__TASK TO CARRY OUT__:
Find the line containing "run 2: metal" in the listing below. Repeat it exactly, along with each following line up to and including the one containing "cell delay (ns)".

__DATA RECORDS__:
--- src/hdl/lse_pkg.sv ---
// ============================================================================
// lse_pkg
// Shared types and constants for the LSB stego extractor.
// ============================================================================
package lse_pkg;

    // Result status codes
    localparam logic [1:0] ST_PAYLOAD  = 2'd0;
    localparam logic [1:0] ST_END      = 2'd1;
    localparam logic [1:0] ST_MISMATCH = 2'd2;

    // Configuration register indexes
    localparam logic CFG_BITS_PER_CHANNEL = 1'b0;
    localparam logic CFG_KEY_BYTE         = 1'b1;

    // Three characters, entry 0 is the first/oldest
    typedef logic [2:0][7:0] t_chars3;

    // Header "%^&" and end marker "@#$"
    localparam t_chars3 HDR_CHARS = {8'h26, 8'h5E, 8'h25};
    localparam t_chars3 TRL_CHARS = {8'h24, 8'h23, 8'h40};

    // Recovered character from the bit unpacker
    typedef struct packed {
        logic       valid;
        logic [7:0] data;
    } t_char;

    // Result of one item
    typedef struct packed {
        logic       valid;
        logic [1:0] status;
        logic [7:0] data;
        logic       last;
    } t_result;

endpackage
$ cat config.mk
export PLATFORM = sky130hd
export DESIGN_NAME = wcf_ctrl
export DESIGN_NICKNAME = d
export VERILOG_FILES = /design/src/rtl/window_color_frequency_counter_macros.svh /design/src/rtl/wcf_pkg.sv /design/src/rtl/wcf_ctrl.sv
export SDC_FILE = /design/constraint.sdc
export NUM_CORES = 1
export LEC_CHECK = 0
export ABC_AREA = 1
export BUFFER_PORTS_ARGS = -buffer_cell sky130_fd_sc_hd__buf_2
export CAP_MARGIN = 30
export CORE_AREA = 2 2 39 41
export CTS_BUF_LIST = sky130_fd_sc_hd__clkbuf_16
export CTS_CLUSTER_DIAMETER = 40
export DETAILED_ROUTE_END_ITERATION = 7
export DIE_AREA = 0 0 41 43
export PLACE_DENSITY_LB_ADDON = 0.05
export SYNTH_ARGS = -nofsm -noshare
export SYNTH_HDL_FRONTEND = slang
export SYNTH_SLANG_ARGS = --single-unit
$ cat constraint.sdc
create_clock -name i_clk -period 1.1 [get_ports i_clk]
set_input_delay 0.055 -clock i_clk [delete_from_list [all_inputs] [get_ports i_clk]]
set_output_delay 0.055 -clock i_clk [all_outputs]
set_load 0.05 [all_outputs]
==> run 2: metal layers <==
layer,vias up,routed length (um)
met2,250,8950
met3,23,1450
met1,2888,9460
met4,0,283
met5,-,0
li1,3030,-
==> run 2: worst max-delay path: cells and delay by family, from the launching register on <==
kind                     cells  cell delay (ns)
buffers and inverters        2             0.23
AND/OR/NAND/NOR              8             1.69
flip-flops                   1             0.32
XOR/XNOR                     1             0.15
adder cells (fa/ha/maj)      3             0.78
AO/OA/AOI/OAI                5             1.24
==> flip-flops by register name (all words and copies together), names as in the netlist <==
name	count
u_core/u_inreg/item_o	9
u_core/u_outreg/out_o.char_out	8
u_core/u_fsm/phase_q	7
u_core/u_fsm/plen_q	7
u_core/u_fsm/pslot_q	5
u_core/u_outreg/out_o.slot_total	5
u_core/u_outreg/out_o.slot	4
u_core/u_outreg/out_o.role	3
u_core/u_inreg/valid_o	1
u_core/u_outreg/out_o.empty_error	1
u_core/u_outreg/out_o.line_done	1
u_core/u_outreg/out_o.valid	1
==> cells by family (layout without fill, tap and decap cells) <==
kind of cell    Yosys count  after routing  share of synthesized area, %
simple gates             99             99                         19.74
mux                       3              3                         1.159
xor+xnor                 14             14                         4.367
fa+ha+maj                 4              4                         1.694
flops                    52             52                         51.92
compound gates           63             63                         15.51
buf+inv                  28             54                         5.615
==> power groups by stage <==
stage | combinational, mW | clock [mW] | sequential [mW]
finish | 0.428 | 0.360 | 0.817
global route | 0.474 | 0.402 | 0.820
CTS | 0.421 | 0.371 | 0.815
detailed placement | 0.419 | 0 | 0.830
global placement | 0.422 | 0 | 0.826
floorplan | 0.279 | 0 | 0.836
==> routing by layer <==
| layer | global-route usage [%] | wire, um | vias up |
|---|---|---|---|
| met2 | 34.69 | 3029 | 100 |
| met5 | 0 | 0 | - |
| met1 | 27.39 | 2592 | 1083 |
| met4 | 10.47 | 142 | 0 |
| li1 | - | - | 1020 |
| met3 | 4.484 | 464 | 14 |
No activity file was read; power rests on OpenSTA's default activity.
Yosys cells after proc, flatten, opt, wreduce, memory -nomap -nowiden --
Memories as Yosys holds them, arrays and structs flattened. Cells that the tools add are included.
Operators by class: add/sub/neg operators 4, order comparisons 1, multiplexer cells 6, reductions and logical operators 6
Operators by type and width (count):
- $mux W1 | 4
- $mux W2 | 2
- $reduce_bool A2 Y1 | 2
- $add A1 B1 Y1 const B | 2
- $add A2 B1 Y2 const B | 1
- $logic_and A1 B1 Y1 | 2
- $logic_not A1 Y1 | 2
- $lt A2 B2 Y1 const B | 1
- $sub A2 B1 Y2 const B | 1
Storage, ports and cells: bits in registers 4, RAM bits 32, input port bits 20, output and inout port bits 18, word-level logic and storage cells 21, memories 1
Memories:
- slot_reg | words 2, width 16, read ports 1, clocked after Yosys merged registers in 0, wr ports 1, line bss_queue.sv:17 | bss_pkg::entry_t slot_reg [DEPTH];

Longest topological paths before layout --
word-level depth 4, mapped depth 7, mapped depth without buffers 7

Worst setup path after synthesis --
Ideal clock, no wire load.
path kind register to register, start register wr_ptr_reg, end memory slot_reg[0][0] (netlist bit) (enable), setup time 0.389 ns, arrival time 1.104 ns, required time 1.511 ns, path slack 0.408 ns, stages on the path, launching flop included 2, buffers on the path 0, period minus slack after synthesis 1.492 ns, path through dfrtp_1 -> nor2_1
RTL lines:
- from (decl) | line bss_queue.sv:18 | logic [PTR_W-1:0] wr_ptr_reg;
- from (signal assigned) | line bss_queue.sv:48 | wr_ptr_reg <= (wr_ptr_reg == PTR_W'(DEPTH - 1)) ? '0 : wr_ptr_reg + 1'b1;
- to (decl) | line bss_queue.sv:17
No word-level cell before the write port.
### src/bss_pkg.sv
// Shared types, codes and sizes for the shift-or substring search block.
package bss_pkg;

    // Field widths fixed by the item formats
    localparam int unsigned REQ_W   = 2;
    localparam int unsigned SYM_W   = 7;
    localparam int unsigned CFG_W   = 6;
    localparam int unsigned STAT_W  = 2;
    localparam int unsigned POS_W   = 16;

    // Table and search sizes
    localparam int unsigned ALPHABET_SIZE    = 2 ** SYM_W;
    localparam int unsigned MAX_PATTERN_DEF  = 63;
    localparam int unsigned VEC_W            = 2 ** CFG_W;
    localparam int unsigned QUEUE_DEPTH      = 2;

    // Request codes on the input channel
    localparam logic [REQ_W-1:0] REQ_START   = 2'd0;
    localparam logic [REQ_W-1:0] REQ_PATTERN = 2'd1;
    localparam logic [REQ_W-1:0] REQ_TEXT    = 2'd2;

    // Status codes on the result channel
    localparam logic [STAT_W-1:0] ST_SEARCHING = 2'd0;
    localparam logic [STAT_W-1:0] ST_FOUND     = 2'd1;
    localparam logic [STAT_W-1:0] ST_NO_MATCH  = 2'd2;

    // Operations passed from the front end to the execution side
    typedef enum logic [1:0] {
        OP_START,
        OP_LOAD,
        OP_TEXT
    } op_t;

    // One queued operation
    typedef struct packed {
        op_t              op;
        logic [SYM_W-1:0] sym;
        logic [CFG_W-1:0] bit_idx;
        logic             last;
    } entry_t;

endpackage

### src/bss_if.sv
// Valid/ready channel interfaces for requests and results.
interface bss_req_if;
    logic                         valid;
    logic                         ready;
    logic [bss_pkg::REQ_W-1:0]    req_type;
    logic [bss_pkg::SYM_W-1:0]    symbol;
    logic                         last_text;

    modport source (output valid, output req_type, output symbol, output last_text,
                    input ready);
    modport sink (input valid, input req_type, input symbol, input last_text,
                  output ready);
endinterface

__SOLUTION FOR THIS TASK__:
==> run 2: metal layers <==
layer,vias up,routed length (um)
met2,250,8950
met3,23,1450
met1,2888,9460
met4,0,283
met5,-,0
li1,3030,-
==> run 2: worst max-delay path: cells and delay by family, from the launching register on <==
kind                     cells  cell delay (ns)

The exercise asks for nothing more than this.